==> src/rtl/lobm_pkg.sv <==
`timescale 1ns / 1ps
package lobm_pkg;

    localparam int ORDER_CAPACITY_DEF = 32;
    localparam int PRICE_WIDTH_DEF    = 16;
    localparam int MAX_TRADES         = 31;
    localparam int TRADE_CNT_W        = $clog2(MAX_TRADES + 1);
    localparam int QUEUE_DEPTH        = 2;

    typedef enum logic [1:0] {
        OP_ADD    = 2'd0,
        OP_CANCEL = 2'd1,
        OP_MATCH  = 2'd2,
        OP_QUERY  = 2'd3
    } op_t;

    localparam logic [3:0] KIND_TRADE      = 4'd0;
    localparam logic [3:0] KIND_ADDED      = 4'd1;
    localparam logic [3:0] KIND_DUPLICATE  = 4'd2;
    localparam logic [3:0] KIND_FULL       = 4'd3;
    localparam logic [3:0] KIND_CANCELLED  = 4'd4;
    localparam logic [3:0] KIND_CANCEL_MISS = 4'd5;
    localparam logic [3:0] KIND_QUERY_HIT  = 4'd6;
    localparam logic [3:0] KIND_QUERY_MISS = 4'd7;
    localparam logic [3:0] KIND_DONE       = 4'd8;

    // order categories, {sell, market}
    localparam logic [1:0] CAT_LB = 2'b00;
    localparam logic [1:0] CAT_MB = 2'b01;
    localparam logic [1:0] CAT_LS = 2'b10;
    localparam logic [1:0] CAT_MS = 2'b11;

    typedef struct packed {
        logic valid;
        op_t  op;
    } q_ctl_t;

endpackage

****************************************

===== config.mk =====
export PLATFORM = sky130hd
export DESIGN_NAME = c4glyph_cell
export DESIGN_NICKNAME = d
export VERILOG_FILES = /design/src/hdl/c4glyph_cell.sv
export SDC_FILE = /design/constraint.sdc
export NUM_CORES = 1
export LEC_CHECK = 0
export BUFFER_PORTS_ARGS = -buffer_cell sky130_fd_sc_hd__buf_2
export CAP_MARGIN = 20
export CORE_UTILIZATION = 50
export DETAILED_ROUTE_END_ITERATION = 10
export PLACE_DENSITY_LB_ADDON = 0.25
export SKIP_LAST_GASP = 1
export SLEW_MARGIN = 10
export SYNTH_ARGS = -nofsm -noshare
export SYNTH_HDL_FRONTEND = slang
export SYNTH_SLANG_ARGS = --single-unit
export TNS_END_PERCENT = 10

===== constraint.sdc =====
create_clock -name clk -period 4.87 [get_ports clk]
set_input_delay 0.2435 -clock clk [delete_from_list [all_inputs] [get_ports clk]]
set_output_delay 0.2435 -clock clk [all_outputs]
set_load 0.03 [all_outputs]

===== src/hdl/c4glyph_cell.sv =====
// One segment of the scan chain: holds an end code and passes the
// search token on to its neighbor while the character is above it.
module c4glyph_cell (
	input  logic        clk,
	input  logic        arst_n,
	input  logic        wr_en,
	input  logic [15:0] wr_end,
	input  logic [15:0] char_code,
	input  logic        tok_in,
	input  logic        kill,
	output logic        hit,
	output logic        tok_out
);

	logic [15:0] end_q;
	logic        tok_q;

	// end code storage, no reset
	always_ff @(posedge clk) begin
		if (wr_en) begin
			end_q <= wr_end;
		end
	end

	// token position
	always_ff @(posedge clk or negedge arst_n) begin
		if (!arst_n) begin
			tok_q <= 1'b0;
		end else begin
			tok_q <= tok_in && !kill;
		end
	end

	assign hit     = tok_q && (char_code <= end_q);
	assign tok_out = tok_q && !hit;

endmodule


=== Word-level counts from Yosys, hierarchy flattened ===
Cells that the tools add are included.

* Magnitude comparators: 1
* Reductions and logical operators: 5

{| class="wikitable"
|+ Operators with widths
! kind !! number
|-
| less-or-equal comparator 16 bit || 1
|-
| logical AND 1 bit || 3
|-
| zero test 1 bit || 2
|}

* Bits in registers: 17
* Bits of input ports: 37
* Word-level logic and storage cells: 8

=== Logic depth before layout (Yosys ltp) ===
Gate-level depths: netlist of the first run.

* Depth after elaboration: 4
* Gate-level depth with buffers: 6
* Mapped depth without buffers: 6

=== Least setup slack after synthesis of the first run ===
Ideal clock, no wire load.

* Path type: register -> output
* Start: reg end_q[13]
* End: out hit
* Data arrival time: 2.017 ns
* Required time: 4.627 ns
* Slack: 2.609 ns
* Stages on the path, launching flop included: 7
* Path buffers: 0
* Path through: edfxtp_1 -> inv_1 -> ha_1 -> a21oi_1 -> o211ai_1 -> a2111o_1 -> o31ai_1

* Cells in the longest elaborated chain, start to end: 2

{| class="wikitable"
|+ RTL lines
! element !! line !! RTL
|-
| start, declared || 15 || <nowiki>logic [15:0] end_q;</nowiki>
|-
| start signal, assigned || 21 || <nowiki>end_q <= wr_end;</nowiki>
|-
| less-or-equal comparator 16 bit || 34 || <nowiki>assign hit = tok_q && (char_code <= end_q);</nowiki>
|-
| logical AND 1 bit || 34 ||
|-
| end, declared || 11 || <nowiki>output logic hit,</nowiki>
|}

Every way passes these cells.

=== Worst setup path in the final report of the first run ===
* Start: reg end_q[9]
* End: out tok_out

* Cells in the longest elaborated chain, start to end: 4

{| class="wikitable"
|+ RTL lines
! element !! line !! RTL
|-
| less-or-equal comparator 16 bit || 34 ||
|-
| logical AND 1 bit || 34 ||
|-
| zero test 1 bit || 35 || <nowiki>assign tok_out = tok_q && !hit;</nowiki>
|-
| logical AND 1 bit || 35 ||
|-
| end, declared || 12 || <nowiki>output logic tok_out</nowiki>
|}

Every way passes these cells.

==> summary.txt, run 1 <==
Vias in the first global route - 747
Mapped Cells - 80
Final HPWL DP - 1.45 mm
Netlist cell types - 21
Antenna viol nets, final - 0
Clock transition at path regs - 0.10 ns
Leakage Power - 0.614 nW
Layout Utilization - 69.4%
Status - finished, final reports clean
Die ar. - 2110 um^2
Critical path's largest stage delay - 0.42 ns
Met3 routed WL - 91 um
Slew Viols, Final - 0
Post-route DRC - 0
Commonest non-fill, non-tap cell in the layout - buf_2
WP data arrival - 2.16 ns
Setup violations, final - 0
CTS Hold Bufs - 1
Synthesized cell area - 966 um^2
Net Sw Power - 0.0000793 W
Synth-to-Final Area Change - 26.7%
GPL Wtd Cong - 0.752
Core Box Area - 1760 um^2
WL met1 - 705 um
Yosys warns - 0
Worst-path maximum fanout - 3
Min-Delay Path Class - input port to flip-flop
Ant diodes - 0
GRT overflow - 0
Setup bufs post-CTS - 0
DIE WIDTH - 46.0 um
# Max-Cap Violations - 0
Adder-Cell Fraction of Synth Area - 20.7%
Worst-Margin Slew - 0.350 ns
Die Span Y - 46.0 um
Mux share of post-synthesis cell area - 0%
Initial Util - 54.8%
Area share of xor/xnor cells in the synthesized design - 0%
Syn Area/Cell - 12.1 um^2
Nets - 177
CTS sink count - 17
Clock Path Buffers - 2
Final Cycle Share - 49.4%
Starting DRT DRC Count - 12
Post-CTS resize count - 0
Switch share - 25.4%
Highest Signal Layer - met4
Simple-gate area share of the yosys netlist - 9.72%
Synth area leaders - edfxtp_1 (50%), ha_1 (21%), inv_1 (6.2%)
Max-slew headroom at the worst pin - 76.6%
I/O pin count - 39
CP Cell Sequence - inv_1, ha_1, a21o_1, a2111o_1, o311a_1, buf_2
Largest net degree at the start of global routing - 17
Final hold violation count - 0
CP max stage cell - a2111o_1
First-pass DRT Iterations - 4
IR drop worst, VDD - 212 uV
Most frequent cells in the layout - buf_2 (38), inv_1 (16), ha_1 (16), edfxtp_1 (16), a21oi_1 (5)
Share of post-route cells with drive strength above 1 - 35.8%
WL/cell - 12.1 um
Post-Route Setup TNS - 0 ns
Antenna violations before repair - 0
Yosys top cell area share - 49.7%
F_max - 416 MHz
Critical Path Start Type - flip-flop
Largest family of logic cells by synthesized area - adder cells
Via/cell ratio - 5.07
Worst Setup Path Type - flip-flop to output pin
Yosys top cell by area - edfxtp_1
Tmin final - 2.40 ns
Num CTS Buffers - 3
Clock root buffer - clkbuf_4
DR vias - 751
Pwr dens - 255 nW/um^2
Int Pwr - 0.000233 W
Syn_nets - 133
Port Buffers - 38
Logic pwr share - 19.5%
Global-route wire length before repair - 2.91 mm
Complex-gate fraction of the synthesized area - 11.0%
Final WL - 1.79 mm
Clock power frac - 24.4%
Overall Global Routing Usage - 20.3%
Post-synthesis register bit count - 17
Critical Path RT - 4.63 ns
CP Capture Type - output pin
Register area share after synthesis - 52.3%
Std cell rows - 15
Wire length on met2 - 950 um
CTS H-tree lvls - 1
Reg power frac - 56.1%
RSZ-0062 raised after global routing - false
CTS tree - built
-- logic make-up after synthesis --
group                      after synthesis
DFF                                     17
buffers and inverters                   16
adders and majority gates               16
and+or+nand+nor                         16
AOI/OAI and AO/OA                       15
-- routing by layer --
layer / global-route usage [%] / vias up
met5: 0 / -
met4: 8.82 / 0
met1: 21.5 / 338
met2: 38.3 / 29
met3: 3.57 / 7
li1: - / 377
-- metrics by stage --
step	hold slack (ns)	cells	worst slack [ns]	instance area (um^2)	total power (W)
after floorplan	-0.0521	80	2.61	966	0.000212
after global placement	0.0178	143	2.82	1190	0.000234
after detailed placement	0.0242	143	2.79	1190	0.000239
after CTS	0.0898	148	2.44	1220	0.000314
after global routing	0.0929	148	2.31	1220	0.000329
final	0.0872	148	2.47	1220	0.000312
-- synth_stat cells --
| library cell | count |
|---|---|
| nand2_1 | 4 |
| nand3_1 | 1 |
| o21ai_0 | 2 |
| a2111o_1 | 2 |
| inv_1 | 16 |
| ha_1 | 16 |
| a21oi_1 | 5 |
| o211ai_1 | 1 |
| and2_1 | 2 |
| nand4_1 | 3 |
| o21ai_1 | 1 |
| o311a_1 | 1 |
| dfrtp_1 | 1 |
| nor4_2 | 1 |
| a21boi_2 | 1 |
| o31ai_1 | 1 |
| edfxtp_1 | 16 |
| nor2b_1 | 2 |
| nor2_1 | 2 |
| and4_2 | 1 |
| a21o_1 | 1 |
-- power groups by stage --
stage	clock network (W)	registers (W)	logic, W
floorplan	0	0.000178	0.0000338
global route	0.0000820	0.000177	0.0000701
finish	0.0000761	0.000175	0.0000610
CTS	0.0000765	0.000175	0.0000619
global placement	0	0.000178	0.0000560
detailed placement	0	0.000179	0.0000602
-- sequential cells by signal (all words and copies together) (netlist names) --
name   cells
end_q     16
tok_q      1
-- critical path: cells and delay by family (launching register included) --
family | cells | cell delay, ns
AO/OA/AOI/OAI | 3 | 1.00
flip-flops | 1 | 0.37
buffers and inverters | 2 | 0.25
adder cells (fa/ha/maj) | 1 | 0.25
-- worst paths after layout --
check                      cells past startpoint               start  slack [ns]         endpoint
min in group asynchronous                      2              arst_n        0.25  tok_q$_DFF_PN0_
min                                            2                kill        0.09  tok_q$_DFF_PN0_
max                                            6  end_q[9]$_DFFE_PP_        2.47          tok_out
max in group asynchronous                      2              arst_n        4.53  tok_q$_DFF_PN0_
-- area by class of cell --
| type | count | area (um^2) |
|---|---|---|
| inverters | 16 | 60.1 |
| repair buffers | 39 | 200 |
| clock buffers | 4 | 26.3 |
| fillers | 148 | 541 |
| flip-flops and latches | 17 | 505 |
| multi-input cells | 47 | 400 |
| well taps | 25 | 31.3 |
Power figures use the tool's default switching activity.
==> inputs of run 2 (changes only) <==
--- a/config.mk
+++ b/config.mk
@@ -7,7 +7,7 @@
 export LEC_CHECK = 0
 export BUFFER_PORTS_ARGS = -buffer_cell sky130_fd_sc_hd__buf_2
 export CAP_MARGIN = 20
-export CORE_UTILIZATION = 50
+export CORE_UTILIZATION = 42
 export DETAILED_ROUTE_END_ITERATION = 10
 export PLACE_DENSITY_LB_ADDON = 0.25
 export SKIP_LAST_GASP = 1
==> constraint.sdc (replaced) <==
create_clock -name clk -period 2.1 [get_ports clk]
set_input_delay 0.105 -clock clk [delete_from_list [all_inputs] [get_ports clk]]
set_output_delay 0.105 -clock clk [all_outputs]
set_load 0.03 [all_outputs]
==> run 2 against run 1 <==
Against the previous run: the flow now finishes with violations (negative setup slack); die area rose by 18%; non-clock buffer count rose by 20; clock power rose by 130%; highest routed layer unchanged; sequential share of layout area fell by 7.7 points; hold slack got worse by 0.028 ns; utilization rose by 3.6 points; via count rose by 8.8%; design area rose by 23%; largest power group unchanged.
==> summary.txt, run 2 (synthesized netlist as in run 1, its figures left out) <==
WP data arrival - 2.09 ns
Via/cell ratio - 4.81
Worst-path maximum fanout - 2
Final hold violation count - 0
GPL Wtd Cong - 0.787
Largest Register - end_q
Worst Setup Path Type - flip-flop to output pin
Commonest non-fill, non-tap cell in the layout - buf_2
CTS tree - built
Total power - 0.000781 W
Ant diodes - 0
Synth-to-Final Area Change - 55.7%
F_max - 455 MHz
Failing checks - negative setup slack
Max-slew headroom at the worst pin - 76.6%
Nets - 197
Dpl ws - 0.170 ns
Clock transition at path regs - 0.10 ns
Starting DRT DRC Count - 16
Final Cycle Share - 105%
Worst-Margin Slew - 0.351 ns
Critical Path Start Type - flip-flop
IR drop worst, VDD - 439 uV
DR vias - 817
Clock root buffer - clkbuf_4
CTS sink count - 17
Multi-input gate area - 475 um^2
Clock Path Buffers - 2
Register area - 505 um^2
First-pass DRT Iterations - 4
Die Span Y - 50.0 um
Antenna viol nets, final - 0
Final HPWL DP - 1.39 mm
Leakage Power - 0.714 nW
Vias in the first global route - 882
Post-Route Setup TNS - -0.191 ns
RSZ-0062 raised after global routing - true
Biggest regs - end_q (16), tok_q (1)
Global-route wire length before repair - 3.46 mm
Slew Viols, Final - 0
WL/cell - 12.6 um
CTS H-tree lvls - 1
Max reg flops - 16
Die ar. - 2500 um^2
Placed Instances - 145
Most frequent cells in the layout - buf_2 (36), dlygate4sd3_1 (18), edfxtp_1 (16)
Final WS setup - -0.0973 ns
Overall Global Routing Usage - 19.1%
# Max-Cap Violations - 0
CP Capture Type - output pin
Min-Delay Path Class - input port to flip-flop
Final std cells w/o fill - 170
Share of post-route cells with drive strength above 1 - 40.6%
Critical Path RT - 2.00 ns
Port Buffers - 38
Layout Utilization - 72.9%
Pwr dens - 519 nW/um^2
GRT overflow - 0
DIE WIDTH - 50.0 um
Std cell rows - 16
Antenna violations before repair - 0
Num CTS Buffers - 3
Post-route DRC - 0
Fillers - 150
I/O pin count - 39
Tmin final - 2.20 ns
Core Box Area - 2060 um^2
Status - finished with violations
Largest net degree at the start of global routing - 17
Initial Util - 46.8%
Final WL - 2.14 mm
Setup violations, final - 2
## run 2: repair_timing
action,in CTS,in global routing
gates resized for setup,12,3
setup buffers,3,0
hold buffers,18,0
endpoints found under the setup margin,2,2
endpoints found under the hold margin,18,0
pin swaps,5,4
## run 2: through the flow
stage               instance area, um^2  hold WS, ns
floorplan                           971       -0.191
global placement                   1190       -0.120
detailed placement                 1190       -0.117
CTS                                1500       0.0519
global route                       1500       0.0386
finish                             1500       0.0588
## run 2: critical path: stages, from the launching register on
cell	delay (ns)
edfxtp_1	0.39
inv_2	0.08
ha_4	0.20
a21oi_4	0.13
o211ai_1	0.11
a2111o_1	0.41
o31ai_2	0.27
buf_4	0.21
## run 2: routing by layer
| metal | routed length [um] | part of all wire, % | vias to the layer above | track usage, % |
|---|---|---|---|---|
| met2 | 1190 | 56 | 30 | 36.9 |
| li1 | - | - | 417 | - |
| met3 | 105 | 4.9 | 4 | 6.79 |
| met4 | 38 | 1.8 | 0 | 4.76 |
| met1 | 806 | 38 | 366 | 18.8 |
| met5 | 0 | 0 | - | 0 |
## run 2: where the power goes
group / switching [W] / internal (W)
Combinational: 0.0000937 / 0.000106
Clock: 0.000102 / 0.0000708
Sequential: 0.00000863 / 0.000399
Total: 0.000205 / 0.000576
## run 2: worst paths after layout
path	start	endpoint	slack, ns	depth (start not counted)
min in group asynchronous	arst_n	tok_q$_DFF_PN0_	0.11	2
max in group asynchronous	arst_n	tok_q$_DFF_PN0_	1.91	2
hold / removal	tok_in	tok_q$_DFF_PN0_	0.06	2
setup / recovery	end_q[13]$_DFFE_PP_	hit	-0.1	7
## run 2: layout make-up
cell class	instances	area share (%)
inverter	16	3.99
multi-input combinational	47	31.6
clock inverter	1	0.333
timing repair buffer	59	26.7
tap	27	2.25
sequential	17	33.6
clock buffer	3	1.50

****************************************

TASK ITEM: Only lines that contain "before" are needed, so copy each of them from the data.

TASK OUTPUT:
=== Logic depth before layout (Yosys ltp) ===
Antenna violations before repair - 0
Global-route wire length before repair - 2.91 mm
Global-route wire length before repair - 3.46 mm
Antenna violations before repair - 0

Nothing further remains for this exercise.